Microvibrations degrade the geometric quality of optical Earth observation satellite imagery by introducing intra-scene spatial distortions, necessitating robust detection and compensation strategies. Like many optical Earth observation satellites, the Sustainable Development Goals Science Satellite 1 (SDGSAT-1) faces similar challenges. To address this, this paper presented a novel microvibration detection and compensation framework based on line-by-line bundle adjustment for SDGSAT-1. By minimizing directionally weighted residuals of a modified rigorous imaging model—constructed from tie points (TPs) and virtual ground control points—the framework enabled high-temporal-resolution estimation of microvibrations, parameterized through the discrete attitude microvibration model, via least-squares optimization. A new sensitivity indicator was also proposed to evaluate the adequacy of the weighting scheme for microvibration detection during optimization and to guide the dynamic adjustment of TP weights. Applied to SDGSAT-1 data, the method successfully characterized microvibrations at 1.0 Hz in the along-track direction and 0.4 Hz in the cross-track direction for the first time. Experimental results demonstrated that the proposed framework effectively suppressed microvibration-induced geometric distortions, consistently outperforming both raw imagery and classical approaches: it achieved a 33.16% reduction in RMSE compared to uncorrected data and improved cross-track precision by 27.82% over the conventional method. The impact of charge-coupled devices operating at heterogeneous imaging speeds was evaluated, with results showing no significant degradation in detection performance.

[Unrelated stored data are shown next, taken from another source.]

<file path="src/fpe_cfg.svh">
// constants of the flash program and erase command sequencer
`ifndef FPE_CFG_SVH
`define FPE_CFG_SVH

// -----------------------------------------------------------------
// opcodes
// -----------------------------------------------------------------
`define FPE_OP_WREN        8'h06
`define FPE_OP_PROG        8'h02
`define FPE_OP_QPROG       8'h32
`define FPE_OP_ERASE_4K    8'h20
`define FPE_OP_ERASE_32K   8'h52
`define FPE_OP_ERASE_64K   8'hD8
`define FPE_OP_CHIP_A      8'h60
`define FPE_OP_CHIP_B      8'hC7

// -----------------------------------------------------------------
// frame layout: byte counts including the opcode, then bits moved per serial clock
// -----------------------------------------------------------------
`define FPE_BYTES_OPCODE   3'h1
`define FPE_BYTES_ADDR     3'h4
`define FPE_BYTES_DATA     3'h5
`define FPE_STEP_SINGLE    3'h1
`define FPE_STEP_QUAD      3'h4

// -----------------------------------------------------------------
// field positions and reset values
// -----------------------------------------------------------------
`define FPE_ERASE_4K_BITS  12
`define FPE_ERASE_32K_BITS 15
`define FPE_ERASE_64K_BITS 16
`define FPE_PROT_MSB       22
`define FPE_PROT_LSB       16
`define FPE_WEL_RESET      1'b0
`define FPE_WIP_RESET      1'b0

// -----------------------------------------------------------------
// timing: clock rate and self-timed cycle lengths
// -----------------------------------------------------------------
`define FPE_CLK_MHZ        100
`define FPE_T_PP_US        1000
`define FPE_T_BP_US        100
`define FPE_T_BE_MS        100
`define FPE_T_CE_MS        1000

`endif

</file>
<file path="src/fpe_pkg.sv">
// types shared by the flash program and erase command sequencer
package fpe_pkg;

	// sequencer states
	typedef enum logic [1:0] {
		ST_IDLE  = 2'h0,
		ST_SHIFT = 2'h1,
		ST_WRITE = 2'h2,
		ST_WAIT  = 2'h3
	} fpe_state_e;

	// erase region kinds presented to the array
	typedef enum logic [1:0] {
		ER_4K   = 2'h0,
		ER_32K  = 2'h1,
		ER_64K  = 2'h2,
		ER_CHIP = 2'h3
	} fpe_erase_e;

endpackage

</file>
<file path="src/fpe_page_buf.sv">
// page buffer: one byte and one written mark per page location
module fpe_page_buf #(
	parameter int DEPTH = 256,
	parameter int WIDTH = 8,
	parameter int IDX_W = 8
)(
	// clock and reset
	input  wire logic             CLK,
	input  wire logic             RESET_N,
	// fill side
	input  wire logic             clr,
	input  wire logic             wr_en,
	input  wire logic [IDX_W-1:0] wr_idx,
	input  wire logic [WIDTH-1:0] wr_data,
	// drain side
	input  wire logic [IDX_W-1:0] rd_idx,
	output logic      [WIDTH-1:0] rd_data,
	output logic                  rd_valid
);

	logic [WIDTH-1:0] mem [DEPTH];
	logic [DEPTH-1:0] valid_reg;

	// data storage needs no reset: a location's byte is only programmed when marked
	always_ff @(posedge CLK) begin
		if (wr_en) begin
			mem[wr_idx] <= wr_data;
		end
	end

	// written marks, cleared all at once at the start of a frame
	genvar i;
	for (i = 0; i < DEPTH; i++) begin : g_mark
		always_ff @(posedge CLK or negedge RESET_N) begin
			if (!RESET_N) begin
				valid_reg[i] <= 1'b0;
			end else if (clr) begin
				valid_reg[i] <= 1'b0;
			end else if (wr_en && (wr_idx == IDX_W'(i))) begin
				valid_reg[i] <= 1'b1;
			end
		end
	end

	assign rd_data  = mem[rd_idx];
	assign rd_valid = valid_reg[rd_idx];

endmodule

</file>
<file path="src/fpe_top.sv">
// flash program and erase command sequencer, device side
// What this block does
// - program opcode, three address bytes, then data bytes fill a page buffer
// - program runs only when the write latch flag was set before
// - data past the page end wraps to the start of the same page
// - more than a page of data keeps only the latest 256 bytes
// - on deselect buffered bytes are programmed; untouched locations stay erased
// - full address, one whole data byte, byte-aligned end, else nothing programmed
// - protected target: program not executed, back to idle on deselect
// - aborted or protected program clears the write latch flag
// - busy shown during program; write latch flag cleared before the end
// - quad program uses four lanes, accepted only with quad lane enable set
// - quad program must end after the last bit of a whole byte
// - quad cycle starts at deselect; in-progress flag high until done
// - quad program to a protected page is refused
// - three block erase opcodes select 4K, 32K or 64K regions
// - block erase takes three address bytes, ignores the rest, starts on deselect
// - low address bits 11:0, 14:0 or 15:0 ignored per erase size
// - short address, misaligned end or protection aborts erase, clears the latch
// - erase runs only when the write latch flag was set before
// - both chip erase opcodes alike, no address, whole array erased
// - misaligned end or protection: no chip erase, latch cleared
// - busy shown during erase; write latch flag cleared before the end
// - complete byte-aligned write-enable frame sets the write latch flag
`include "fpe_cfg.svh"

module fpe_top
	import fpe_pkg::*;
#(
	parameter int T_PP_US = `FPE_T_PP_US,
	parameter int T_BP_US = `FPE_T_BP_US,
	parameter int T_BE_MS = `FPE_T_BE_MS,
	parameter int T_CE_MS = `FPE_T_CE_MS
)(
	// clock and reset
	input  wire logic        CLK,
	input  wire logic        RESET_N,
	// serial link pins
	input  wire logic        CS_N,
	input  wire logic        SCK,
	input  wire logic [3:0]  IO,
	// configuration
	input  wire logic        QUAD_LANE_ENABLE_FLAG,
	input  wire logic [4:0]  BLOCK_PROTECT_BITS,
	// status
	output logic             WRITE_LATCH_FLAG,
	output logic             WRITE_IN_PROGRESS_FLAG,
	// array operations
	output logic             ARRAY_PROG,
	output logic             ARRAY_ERASE,
	output logic [1:0]       ARRAY_ERASE_KIND,
	output logic [23:0]      ARRAY_ADDR,
	output logic [7:0]       ARRAY_DATA
);

	// -----------------------------------------------------------------
	// self-timed cycle lengths in clock cycles
	// -----------------------------------------------------------------
	localparam logic [31:0] PP_CYC = 32'(T_PP_US * `FPE_CLK_MHZ);
	localparam logic [31:0] BP_CYC = 32'(T_BP_US * `FPE_CLK_MHZ);
	localparam logic [31:0] BE_CYC = 32'(T_BE_MS * 1000 * `FPE_CLK_MHZ);
	localparam logic [31:0] CE_CYC = 32'(T_CE_MS * 1000 * `FPE_CLK_MHZ);

	// -----------------------------------------------------------------
	// pin synchronisers and edge detection
	// -----------------------------------------------------------------
	logic [5:0] pin_meta_reg;
	logic [5:0] pin_sync_reg;
	logic [1:0] pin_prev_reg;

	// pins are asynchronous to CLK, so two flops before any use
	always_ff @(posedge CLK or negedge RESET_N) begin
		if (!RESET_N) begin
			pin_meta_reg <= 6'h20;
			pin_sync_reg <= 6'h20;
			pin_prev_reg <= 2'h2;
		end else begin
			pin_meta_reg <= {CS_N, SCK, IO};
			pin_sync_reg <= pin_meta_reg;
			pin_prev_reg <= pin_sync_reg[5:4];
		end
	end

	wire       cs_n_s   = pin_sync_reg[5];
	wire [3:0] io_s     = pin_sync_reg[3:0];
	wire       cs_fall  = pin_prev_reg[1] && !cs_n_s;
	wire       cs_rise  = !pin_prev_reg[1] && cs_n_s;
	wire       sck_rise = !pin_prev_reg[0] && pin_sync_reg[4] && !cs_n_s;

	// -----------------------------------------------------------------
	// state and frame registers
	// -----------------------------------------------------------------
	fpe_state_e  state_reg, state_next;
	logic [7:0]  sh_reg, op_reg;
	logic [2:0]  bit_reg, byte_reg;
	logic [23:0] addr_reg;
	logic [7:0]  didx_reg;
	logic        many_reg;
	logic [7:0]  walk_reg;
	logic [31:0] tmr_reg;
	logic        wel_reg, wip_reg;
	logic        prog_reg, erase_reg;
	logic [1:0]  kind_reg;
	logic [23:0] aout_reg;
	logic [7:0]  dout_reg;

	// -----------------------------------------------------------------
	// shifter decode
	// -----------------------------------------------------------------
	wire       in_shift   = (state_reg == ST_SHIFT);
	wire       is_qprog   = (op_reg == `FPE_OP_QPROG) && QUAD_LANE_ENABLE_FLAG;
	wire       is_prog    = (op_reg == `FPE_OP_PROG) || is_qprog;
	wire       in_data    = (byte_reg >= `FPE_BYTES_ADDR);
	wire       quad_phase = is_qprog && in_data;
	wire [2:0] step       = quad_phase ? `FPE_STEP_QUAD : `FPE_STEP_SINGLE;
	wire [2:0] bit_next   = bit_reg + step;
	// msb first; quad data moves the high nibble in first
	wire [7:0] sh_next    = quad_phase ? {sh_reg[3:0], io_s} : {sh_reg[6:0], io_s[0]};
	wire       shift_en   = in_shift && sck_rise;
	wire       byte_done  = shift_en && (bit_next == 3'h0);
	wire       first_byte = byte_done && (byte_reg == 3'h0);
	wire       addr_byte  = byte_done && (byte_reg != 3'h0) && !in_data;
	// data index wraps inside the page; later bytes overwrite older ones
	wire       data_wr    = byte_done && in_data && is_prog;
	wire [7:0] data_idx   = addr_reg[7:0] + didx_reg;

	// -----------------------------------------------------------------
	// command decision on deselect
	// -----------------------------------------------------------------
	wire aligned   = (bit_reg == 3'h0);
	wire is_b4     = (op_reg == `FPE_OP_ERASE_4K);
	wire is_b32    = (op_reg == `FPE_OP_ERASE_32K);
	wire is_b64    = (op_reg == `FPE_OP_ERASE_64K);
	wire is_blk    = is_b4 || is_b32 || is_b64;
	wire is_chip   = (op_reg == `FPE_OP_CHIP_A) || (op_reg == `FPE_OP_CHIP_B);
	wire has_op    = (byte_reg >= `FPE_BYTES_OPCODE);
	wire pe_cmd    = has_op && (is_prog || is_blk || is_chip);
	wire we_ok     = has_op && aligned && (op_reg == `FPE_OP_WREN);

	// protection covers the top 2^(bp-1) 64K blocks; eight or more covers all
	wire [2:0] bp_m1  = 3'(BLOCK_PROTECT_BITS - 5'h01);
	wire [6:0] blk_hi = ~addr_reg[`FPE_PROT_MSB:`FPE_PROT_LSB];
	wire bp_any       = (BLOCK_PROTECT_BITS != 5'h00);
	wire prot_hit     = bp_any && ((BLOCK_PROTECT_BITS >= 5'h08) || ((blk_hi >> bp_m1) == 7'h00));
	wire hit          = is_chip ? bp_any : prot_hit;

	// frame shape: program needs a data byte, block erase an address
	wire form_ok = aligned && (is_prog ? (byte_reg >= `FPE_BYTES_DATA) :
		is_blk ? (byte_reg >= `FPE_BYTES_ADDR) : has_op);
	wire go      = in_shift && cs_rise && pe_cmd && wel_reg && form_ok && !hit;
	wire fail    = in_shift && cs_rise && pe_cmd && wel_reg && !go;

	// erase base: low bits dropped per region size
	wire [23:0] base_4k  = {addr_reg[23:`FPE_ERASE_4K_BITS], 12'h000};
	wire [23:0] base_32k = {addr_reg[23:`FPE_ERASE_32K_BITS], 15'h0000};
	wire [23:0] base_64k = {addr_reg[23:`FPE_ERASE_64K_BITS], 16'h0000};
	wire [23:0] base     = is_b4 ? base_4k : is_b32 ? base_32k : is_b64 ? base_64k : 24'h000000;
	wire [1:0]  kind     = is_b4 ? ER_4K : is_b32 ? ER_32K : is_b64 ? ER_64K : ER_CHIP;
	wire [31:0] t_erase  = is_chip ? CE_CYC : BE_CYC;

	// -----------------------------------------------------------------
	// page buffer and its drain
	// -----------------------------------------------------------------
	wire [7:0] rd_data;
	wire       rd_valid;
	wire       walk_last = (walk_reg == 8'hFF);
	wire       tmr_done  = (tmr_reg == 32'h00000000);

	fpe_page_buf #(
		.DEPTH (256),
		.WIDTH (8),
		.IDX_W (8)
	) u_buf (
		.CLK      (CLK),
		.RESET_N  (RESET_N),
		.clr      (cs_fall && (state_reg == ST_IDLE)),
		.wr_en    (data_wr),
		.wr_idx   (data_idx),
		.wr_data  (sh_next),
		.rd_idx   (walk_reg),
		.rd_data  (rd_data),
		.rd_valid (rd_valid)
	);

	// -----------------------------------------------------------------
	// state machine; link activity is ignored while busy
	// -----------------------------------------------------------------
	always_comb begin
		state_next = state_reg;
		unique case (state_reg)
			ST_IDLE:  if (cs_fall) state_next = ST_SHIFT;
			ST_SHIFT: begin
				if (go && is_prog) begin
					state_next = ST_WRITE;
				end else if (go) begin
					state_next = ST_WAIT;
				end else if (cs_rise) begin
					state_next = ST_IDLE;
				end
			end
			ST_WRITE: if (walk_last) state_next = ST_WAIT;
			ST_WAIT:  if (tmr_done) state_next = ST_IDLE;
		endcase
	end

	always_ff @(posedge CLK or negedge RESET_N) begin
		if (!RESET_N) begin
			state_reg <= ST_IDLE;
		end else begin
			state_reg <= state_next;
		end
	end

	// frame shifter: opcode, address high byte first, data index
	always_ff @(posedge CLK or negedge RESET_N) begin
		if (!RESET_N) begin
			sh_reg   <= 8'h00;
			op_reg   <= 8'h00;
			bit_reg  <= 3'h0;
			byte_reg <= 3'h0;
			addr_reg <= 24'h000000;
			didx_reg <= 8'h00;
			many_reg <= 1'b0;
		end else if (state_reg == ST_IDLE) begin
			bit_reg  <= 3'h0;
			byte_reg <= 3'h0;
			op_reg   <= 8'h00;
			didx_reg <= 8'h00;
			many_reg <= 1'b0;
		end else if (shift_en) begin
			sh_reg  <= sh_next;
			bit_reg <= bit_next;
			if (first_byte) op_reg <= sh_next;
			if (addr_byte) addr_reg <= {addr_reg[15:0], sh_next};
			if (byte_done && byte_reg != `FPE_BYTES_DATA) byte_reg <= byte_reg + 3'h1;
			if (data_wr) didx_reg <= didx_reg + 8'h01;
			if (data_wr && byte_reg == `FPE_BYTES_DATA) many_reg <= 1'b1;
		end
	end

	// next values: walk over all 256 locations, timer (single byte uses the shorter figure),
	// latch set by write enable and dropped on abort or cycle start, busy until timer ends
	wire [7:0]  walk_next = (state_reg == ST_WRITE) ? walk_reg + 8'h01 : 8'h00;
	wire [31:0] tmr_next  = (go && !is_prog) ? t_erase - 32'h00000001 :
		(state_reg == ST_WRITE && walk_last) ? (many_reg ? PP_CYC : BP_CYC) - 32'h00000001 :
		(state_reg == ST_WAIT && !tmr_done) ? tmr_reg - 32'h00000001 : tmr_reg;
	wire        wel_next  = (in_shift && cs_rise && we_ok) ? 1'b1 :
		(go || fail) ? 1'b0 : wel_reg;
	wire        wip_next  = go ? 1'b1 :
		(state_reg == ST_WAIT && tmr_done) ? 1'b0 : wip_reg;

	// one short process holds walk, timer and both flags; unmarked locations stay erased
	always_ff @(posedge CLK or negedge RESET_N) begin
		if (!RESET_N) begin
			walk_reg <= 8'h00;
			tmr_reg  <= 32'h00000000;
			wel_reg  <= `FPE_WEL_RESET;
			wip_reg  <= `FPE_WIP_RESET;
		end else begin
			walk_reg <= walk_next;
			tmr_reg  <= tmr_next;
			wel_reg  <= wel_next;
			wip_reg  <= wip_next;
		end
	end

	// array command outputs
	always_ff @(posedge CLK or negedge RESET_N) begin
		if (!RESET_N) begin
			prog_reg  <= 1'b0;
			erase_reg <= 1'b0;
			kind_reg  <= ER_4K;
			aout_reg  <= 24'h000000;
			dout_reg  <= 8'hFF;
		end else begin
			prog_reg  <= (state_reg == ST_WRITE) && rd_valid;
			erase_reg <= go && !is_prog;
			if (state_reg == ST_WRITE) begin
				aout_reg <= {addr_reg[23:8], walk_reg};
				dout_reg <= rd_data;
			end else if (go && !is_prog) begin
				aout_reg <= base;
				kind_reg <= kind;
			end
		end
	end

	assign WRITE_LATCH_FLAG       = wel_reg;
	assign WRITE_IN_PROGRESS_FLAG = wip_reg;
	assign ARRAY_PROG             = prog_reg;
	assign ARRAY_ERASE            = erase_reg;
	assign ARRAY_ERASE_KIND       = kind_reg;
	assign ARRAY_ADDR             = aout_reg;
	assign ARRAY_DATA             = dout_reg;

	// -----------------------------------------------------------------
	// checks
	// -----------------------------------------------------------------
	chk_we_sets_latch: assert property (
		@(posedge CLK) disable iff (!RESET_N) in_shift && cs_rise && we_ok |=> wel_reg)
		else $error("write enable frame did not set the latch");
	chk_no_latch_no_run: assert property (
		@(posedge CLK) disable iff (!RESET_N) in_shift && cs_rise && !wel_reg |=> !wip_reg && state_reg == ST_IDLE)
		else $error("command ran without the write latch");
	chk_abort_clears: assert property (
		@(posedge CLK) disable iff (!RESET_N) fail |=> !wel_reg && !wip_reg && state_reg == ST_IDLE)
		else $error("aborted command left latch set or started");
	chk_busy_no_latch: assert property (
		@(posedge CLK) disable iff (!RESET_N) wip_reg |-> !wel_reg)
		else $error("write latch still set during a cycle");
	chk_start_busy: assert property (
		@(posedge CLK) disable iff (!RESET_N) go |=> wip_reg throughout (state_reg != ST_IDLE)[*2])
		else $error("cycle start did not raise in-progress");
	chk_quad_needs_qe: assert property (
		@(posedge CLK) disable iff (!RESET_N)
		in_shift && cs_rise && op_reg == `FPE_OP_QPROG && !QUAD_LANE_ENABLE_FLAG |=> !wip_reg)
		else $error("quad program ran with lanes disabled");
	chk_protect_block: assert property (
		@(posedge CLK) disable iff (!RESET_N) in_shift && cs_rise && pe_cmd && hit |=> !wip_reg)
		else $error("protected target was written");
	chk_short_frame: assert property (
		@(posedge CLK) disable iff (!RESET_N)
		in_shift && cs_rise && is_prog && (byte_reg < `FPE_BYTES_DATA || !aligned) |=> !wip_reg)
		else $error("short program frame was executed");
	chk_prog_in_page: assert property (
		@(posedge CLK) disable iff (!RESET_N) ARRAY_PROG |-> ARRAY_ADDR[23:8] == addr_reg[23:8])
		else $error("program left its page");
	chk_erase_align: assert property (
		@(posedge CLK) disable iff (!RESET_N)
		ARRAY_ERASE |-> (ARRAY_ERASE_KIND != ER_4K || ARRAY_ADDR[11:0] == 12'h000)
		&& (ARRAY_ERASE_KIND != ER_32K || ARRAY_ADDR[14:0] == 15'h0000)
		&& (ARRAY_ERASE_KIND != ER_64K || ARRAY_ADDR[15:0] == 16'h0000))
		else $error("erase base not region aligned");

endmodule

</file>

These results validated the framework's effectiveness in enhancing geometric accuracy through robust microvibration modeling and compensation. • A LLBA-centered microvibration detection and compensation framework was presented. • A new indicator (SI) was proposed to guide TP weight adjustment. • First along-track microvibration of SDGSAT-1 detected at 1.0 Hz. • First cross-track microvibration of SDGSAT-1 detected at 0.4 Hz.